*TASK INSTRUCTIONS*. When you reach the line with "met1: 0.42 / 32000 / 0.485 / 112000" in the data below, begin printing lines exactly, and stop once the line with "diodes | 3 | 7.51 |" has been printed.

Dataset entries
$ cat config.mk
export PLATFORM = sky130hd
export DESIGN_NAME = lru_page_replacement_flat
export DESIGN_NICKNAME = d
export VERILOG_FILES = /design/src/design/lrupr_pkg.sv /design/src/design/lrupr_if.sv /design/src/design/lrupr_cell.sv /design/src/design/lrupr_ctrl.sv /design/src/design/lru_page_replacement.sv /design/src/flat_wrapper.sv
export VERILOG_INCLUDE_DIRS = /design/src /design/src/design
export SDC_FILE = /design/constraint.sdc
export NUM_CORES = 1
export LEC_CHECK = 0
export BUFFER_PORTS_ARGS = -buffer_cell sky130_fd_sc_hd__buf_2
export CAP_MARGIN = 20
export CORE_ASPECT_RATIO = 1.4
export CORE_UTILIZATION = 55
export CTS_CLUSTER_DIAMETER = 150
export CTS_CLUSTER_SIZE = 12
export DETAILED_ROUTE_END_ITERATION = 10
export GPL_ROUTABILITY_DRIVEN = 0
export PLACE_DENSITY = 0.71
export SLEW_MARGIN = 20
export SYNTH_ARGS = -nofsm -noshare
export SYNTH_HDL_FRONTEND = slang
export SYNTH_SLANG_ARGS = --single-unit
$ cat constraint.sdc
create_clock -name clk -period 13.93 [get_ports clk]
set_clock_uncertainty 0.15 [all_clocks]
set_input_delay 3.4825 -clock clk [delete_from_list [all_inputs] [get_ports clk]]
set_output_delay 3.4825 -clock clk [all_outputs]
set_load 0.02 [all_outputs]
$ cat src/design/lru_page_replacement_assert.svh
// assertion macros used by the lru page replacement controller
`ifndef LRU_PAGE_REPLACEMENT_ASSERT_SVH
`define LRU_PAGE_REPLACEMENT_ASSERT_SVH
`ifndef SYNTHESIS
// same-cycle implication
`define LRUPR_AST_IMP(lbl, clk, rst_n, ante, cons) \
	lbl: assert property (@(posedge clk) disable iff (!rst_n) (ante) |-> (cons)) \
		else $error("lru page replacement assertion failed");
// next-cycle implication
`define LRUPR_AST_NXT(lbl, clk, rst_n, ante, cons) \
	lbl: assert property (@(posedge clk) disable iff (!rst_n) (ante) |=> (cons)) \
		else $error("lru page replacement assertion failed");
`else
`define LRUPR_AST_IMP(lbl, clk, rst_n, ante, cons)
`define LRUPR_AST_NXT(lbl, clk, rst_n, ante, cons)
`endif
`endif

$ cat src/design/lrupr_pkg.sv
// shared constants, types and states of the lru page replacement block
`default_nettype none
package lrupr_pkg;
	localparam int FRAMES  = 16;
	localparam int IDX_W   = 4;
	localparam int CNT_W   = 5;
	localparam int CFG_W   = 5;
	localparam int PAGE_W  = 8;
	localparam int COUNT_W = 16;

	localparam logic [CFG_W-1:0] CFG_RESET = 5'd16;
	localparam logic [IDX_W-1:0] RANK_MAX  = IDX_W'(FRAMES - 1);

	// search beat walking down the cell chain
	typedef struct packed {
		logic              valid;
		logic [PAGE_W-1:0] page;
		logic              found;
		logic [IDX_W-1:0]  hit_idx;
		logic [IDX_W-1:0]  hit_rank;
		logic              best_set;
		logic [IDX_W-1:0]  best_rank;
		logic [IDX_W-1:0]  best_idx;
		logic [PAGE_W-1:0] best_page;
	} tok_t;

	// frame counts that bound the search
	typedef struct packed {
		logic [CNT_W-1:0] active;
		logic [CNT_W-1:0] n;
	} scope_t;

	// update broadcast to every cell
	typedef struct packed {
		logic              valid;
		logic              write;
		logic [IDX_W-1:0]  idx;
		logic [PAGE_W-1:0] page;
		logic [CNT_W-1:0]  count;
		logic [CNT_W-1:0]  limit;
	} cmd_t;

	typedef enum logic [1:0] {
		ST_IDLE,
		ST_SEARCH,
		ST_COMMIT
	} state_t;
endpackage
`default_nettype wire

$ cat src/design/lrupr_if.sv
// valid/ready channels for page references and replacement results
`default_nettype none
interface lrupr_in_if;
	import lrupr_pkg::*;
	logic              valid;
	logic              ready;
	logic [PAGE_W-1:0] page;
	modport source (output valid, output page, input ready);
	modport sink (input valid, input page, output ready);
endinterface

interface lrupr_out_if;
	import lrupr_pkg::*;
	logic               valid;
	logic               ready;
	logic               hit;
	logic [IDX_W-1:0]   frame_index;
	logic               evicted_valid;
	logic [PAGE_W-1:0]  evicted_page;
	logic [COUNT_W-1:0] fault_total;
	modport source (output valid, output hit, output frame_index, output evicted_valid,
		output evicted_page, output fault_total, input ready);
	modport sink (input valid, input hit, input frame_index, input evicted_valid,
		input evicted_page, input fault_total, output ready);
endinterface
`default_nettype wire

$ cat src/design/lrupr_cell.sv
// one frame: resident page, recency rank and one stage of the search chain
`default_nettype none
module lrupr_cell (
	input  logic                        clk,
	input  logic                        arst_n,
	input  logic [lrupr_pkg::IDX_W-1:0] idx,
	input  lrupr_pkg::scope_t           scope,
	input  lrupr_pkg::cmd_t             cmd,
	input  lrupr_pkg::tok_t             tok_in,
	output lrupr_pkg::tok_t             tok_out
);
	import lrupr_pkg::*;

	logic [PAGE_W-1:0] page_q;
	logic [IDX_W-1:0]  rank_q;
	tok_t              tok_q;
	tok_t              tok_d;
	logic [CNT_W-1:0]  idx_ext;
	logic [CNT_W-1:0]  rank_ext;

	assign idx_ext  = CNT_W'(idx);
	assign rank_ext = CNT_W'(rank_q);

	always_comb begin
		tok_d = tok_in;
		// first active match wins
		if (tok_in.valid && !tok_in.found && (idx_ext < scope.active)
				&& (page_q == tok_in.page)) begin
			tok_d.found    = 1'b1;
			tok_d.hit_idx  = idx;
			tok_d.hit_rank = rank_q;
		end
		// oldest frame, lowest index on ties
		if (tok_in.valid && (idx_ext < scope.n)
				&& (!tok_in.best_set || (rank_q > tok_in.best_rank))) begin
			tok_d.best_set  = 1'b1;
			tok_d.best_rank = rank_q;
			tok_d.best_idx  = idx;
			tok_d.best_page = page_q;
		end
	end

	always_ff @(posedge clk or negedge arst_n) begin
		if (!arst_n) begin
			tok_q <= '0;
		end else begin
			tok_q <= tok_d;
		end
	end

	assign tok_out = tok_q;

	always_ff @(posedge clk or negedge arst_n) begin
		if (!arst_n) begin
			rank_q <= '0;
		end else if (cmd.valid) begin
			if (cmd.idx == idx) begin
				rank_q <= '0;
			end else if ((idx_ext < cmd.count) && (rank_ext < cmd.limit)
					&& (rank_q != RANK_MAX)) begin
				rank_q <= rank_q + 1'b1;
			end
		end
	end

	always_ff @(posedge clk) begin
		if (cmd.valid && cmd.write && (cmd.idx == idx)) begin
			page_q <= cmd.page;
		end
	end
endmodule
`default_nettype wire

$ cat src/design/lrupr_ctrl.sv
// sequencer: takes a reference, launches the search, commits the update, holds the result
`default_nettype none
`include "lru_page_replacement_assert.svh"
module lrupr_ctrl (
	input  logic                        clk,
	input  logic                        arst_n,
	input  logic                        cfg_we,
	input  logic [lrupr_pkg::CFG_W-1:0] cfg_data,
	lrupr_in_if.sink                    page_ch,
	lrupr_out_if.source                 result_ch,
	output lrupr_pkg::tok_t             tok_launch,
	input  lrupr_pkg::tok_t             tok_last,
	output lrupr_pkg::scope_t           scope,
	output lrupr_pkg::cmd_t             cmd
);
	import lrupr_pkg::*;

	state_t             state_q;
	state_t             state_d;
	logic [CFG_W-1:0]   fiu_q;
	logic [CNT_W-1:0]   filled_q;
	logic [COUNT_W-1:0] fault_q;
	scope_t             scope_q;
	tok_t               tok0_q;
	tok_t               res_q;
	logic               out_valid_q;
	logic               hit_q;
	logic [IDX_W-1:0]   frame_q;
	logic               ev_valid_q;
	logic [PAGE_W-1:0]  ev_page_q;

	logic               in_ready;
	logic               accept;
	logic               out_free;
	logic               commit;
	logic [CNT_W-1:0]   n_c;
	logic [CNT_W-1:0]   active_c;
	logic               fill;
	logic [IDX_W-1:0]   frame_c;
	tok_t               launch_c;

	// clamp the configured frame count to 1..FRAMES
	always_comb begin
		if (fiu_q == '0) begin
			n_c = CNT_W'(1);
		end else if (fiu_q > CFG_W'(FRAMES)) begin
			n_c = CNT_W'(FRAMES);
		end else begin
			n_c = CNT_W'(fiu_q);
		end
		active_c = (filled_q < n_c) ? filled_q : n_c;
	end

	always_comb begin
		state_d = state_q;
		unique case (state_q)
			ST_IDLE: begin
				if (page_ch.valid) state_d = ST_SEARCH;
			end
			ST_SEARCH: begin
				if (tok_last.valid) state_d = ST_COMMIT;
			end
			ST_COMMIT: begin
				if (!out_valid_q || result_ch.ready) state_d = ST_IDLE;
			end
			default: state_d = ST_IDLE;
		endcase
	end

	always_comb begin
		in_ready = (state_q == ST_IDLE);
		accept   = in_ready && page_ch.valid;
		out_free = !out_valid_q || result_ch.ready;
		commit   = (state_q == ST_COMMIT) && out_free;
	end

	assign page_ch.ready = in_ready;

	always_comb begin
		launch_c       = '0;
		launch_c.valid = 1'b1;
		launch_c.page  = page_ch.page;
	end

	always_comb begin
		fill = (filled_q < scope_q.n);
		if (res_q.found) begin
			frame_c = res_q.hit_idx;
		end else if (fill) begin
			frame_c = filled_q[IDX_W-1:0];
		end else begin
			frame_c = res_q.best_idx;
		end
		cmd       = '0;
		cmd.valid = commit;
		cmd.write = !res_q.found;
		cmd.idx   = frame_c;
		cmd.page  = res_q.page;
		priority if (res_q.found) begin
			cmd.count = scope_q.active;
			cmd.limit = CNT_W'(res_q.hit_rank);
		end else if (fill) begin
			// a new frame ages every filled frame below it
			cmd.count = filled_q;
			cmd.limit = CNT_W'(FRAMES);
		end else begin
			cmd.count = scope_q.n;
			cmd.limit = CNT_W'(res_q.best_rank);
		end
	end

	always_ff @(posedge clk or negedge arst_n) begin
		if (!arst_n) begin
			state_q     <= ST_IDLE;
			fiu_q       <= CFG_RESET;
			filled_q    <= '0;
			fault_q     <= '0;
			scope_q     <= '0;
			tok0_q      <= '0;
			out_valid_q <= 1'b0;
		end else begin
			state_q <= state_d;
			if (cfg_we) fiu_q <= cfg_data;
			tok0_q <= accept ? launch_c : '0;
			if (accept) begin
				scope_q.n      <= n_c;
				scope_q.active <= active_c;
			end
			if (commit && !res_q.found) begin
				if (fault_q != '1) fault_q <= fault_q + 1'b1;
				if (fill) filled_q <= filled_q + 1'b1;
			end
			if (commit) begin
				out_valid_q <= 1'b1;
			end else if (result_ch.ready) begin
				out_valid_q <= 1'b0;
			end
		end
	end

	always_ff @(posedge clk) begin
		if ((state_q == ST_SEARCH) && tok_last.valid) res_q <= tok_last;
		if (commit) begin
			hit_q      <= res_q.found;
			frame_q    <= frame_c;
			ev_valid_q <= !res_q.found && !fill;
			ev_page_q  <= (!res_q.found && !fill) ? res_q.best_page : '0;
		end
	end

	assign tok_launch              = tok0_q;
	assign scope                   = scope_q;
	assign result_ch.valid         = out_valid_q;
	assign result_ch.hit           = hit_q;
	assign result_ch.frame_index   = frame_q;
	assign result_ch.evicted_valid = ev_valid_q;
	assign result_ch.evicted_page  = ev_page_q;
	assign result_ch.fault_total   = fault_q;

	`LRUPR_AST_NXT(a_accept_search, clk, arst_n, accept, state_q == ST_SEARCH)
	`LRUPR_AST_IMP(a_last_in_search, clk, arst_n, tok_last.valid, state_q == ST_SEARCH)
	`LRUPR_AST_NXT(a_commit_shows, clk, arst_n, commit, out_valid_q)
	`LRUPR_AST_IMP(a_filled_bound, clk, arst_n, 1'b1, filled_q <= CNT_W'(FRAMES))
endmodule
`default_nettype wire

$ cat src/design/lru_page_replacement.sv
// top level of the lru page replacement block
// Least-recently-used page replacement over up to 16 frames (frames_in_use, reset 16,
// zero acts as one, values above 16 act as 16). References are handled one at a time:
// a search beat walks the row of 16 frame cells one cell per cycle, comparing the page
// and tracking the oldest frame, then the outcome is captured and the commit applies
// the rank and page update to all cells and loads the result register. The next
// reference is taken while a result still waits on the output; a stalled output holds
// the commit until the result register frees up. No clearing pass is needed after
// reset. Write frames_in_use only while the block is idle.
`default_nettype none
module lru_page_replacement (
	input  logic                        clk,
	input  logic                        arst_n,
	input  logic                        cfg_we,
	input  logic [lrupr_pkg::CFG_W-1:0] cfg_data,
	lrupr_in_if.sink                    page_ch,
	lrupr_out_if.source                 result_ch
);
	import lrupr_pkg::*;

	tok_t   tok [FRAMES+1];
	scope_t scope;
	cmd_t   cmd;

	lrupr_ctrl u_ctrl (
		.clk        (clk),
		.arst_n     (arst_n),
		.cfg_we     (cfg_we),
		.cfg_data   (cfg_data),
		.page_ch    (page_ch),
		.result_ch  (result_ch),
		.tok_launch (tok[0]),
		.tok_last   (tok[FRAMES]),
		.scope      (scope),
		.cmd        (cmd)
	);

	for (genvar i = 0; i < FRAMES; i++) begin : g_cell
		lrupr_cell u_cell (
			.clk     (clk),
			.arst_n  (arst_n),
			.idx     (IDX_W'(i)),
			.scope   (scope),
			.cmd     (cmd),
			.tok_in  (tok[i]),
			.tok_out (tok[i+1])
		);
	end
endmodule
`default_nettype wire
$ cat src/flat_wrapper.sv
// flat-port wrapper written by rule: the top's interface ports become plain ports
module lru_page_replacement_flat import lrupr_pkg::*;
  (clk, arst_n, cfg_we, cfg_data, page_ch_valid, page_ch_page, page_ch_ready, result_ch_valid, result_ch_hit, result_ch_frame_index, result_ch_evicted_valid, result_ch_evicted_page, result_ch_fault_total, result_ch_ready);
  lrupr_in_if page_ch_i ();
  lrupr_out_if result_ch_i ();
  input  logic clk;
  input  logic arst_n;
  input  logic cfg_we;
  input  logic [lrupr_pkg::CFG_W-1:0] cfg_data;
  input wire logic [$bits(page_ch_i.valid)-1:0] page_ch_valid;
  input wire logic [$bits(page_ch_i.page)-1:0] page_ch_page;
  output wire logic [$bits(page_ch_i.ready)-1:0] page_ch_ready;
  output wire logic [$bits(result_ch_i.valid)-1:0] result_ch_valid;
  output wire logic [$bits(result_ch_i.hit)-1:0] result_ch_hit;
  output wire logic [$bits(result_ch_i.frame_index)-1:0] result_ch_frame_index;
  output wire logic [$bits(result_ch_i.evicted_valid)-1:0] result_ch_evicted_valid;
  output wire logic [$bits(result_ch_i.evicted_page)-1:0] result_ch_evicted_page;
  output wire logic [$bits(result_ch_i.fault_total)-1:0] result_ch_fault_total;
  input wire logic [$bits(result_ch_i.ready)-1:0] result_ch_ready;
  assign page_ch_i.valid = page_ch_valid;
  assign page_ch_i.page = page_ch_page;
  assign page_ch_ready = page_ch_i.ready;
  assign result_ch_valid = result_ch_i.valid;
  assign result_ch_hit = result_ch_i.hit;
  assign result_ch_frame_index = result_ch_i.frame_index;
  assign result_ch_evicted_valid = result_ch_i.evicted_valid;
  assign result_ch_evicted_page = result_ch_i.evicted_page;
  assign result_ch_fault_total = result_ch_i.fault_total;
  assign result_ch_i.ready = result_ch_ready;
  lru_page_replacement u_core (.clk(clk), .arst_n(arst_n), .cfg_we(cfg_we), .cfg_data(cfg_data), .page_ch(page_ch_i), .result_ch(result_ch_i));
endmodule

--

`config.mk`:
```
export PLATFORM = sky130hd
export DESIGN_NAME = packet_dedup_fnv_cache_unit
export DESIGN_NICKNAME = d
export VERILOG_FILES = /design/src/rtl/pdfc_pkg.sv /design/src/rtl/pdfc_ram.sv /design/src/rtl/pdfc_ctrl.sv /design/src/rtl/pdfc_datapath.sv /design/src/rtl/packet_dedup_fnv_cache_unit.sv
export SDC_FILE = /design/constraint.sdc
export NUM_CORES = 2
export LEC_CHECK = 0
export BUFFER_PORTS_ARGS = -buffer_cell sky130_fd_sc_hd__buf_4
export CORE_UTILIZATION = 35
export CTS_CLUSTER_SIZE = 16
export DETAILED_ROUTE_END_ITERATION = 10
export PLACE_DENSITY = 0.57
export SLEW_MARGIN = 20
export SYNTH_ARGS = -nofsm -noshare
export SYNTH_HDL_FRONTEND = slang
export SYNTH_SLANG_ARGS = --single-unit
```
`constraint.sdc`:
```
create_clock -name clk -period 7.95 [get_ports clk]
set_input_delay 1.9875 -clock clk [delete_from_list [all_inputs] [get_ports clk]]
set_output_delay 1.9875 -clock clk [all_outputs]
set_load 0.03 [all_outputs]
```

---

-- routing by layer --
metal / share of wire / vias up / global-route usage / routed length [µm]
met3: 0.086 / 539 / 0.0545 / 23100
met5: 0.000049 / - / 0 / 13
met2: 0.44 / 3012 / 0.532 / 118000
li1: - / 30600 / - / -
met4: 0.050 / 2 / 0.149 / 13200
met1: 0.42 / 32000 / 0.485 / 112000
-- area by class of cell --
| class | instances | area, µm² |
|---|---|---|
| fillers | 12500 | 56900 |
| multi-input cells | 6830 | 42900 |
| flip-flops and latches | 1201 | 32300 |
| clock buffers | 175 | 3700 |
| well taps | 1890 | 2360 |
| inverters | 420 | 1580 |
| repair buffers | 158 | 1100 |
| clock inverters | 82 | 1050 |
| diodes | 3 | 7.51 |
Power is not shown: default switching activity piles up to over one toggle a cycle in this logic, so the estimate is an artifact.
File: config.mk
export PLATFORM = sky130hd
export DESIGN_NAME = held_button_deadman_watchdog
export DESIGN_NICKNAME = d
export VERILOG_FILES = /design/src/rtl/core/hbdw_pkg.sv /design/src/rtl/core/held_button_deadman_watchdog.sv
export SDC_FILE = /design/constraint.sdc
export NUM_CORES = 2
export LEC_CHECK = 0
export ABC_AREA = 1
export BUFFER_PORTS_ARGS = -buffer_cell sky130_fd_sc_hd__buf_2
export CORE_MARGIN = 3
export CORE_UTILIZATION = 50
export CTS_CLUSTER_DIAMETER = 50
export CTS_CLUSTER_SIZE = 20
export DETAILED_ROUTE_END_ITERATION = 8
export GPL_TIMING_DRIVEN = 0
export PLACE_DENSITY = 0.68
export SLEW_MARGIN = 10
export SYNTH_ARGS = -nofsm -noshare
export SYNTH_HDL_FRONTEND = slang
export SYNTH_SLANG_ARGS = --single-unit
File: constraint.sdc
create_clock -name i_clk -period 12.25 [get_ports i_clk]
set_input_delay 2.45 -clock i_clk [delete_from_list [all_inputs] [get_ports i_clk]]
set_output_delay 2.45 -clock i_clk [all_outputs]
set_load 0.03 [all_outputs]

*RESULT FOR THIS TASK*.
met1: 0.42 / 32000 / 0.485 / 112000
-- area by class of cell --
| class | instances | area, µm² |
|---|---|---|
| fillers | 12500 | 56900 |
| multi-input cells | 6830 | 42900 |
| flip-flops and latches | 1201 | 32300 |
| clock buffers | 175 | 3700 |
| well taps | 1890 | 2360 |
| inverters | 420 | 1580 |
| repair buffers | 158 | 1100 |
| clock inverters | 82 | 1050 |
| diodes | 3 | 7.51 |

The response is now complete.